Description of the task: When the line containing "4_1_cts,59.0,634,29000" is reached, include it and end there; set down verbatim every line before it, starting at the top of the records.

(Saved data entries)
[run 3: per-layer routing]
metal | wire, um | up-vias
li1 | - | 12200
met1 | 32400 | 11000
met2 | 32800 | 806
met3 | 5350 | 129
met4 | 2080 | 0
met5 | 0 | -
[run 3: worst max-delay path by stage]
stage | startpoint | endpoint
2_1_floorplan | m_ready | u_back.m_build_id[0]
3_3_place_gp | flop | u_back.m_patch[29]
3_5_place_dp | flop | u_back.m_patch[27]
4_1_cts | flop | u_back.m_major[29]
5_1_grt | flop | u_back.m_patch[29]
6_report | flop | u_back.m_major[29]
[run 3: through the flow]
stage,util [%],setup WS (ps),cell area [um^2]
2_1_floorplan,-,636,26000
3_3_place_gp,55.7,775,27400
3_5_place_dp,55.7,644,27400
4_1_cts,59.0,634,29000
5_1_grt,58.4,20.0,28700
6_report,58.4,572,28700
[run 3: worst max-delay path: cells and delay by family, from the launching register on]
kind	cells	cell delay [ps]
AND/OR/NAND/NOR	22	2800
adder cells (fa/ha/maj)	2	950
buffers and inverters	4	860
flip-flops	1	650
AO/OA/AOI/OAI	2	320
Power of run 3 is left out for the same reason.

Your solution:
[run 3: per-layer routing]
metal | wire, um | up-vias
li1 | - | 12200
met1 | 32400 | 11000
met2 | 32800 | 806
met3 | 5350 | 129
met4 | 2080 | 0
met5 | 0 | -
[run 3: worst max-delay path by stage]
stage | startpoint | endpoint
2_1_floorplan | m_ready | u_back.m_build_id[0]
3_3_place_gp | flop | u_back.m_patch[29]
3_5_place_dp | flop | u_back.m_patch[27]
4_1_cts | flop | u_back.m_major[29]
5_1_grt | flop | u_back.m_patch[29]
6_report | flop | u_back.m_major[29]
[run 3: through the flow]
stage,util [%],setup WS (ps),cell area [um^2]
2_1_floorplan,-,636,26000
3_3_place_gp,55.7,775,27400
3_5_place_dp,55.7,644,27400
4_1_cts,59.0,634,29000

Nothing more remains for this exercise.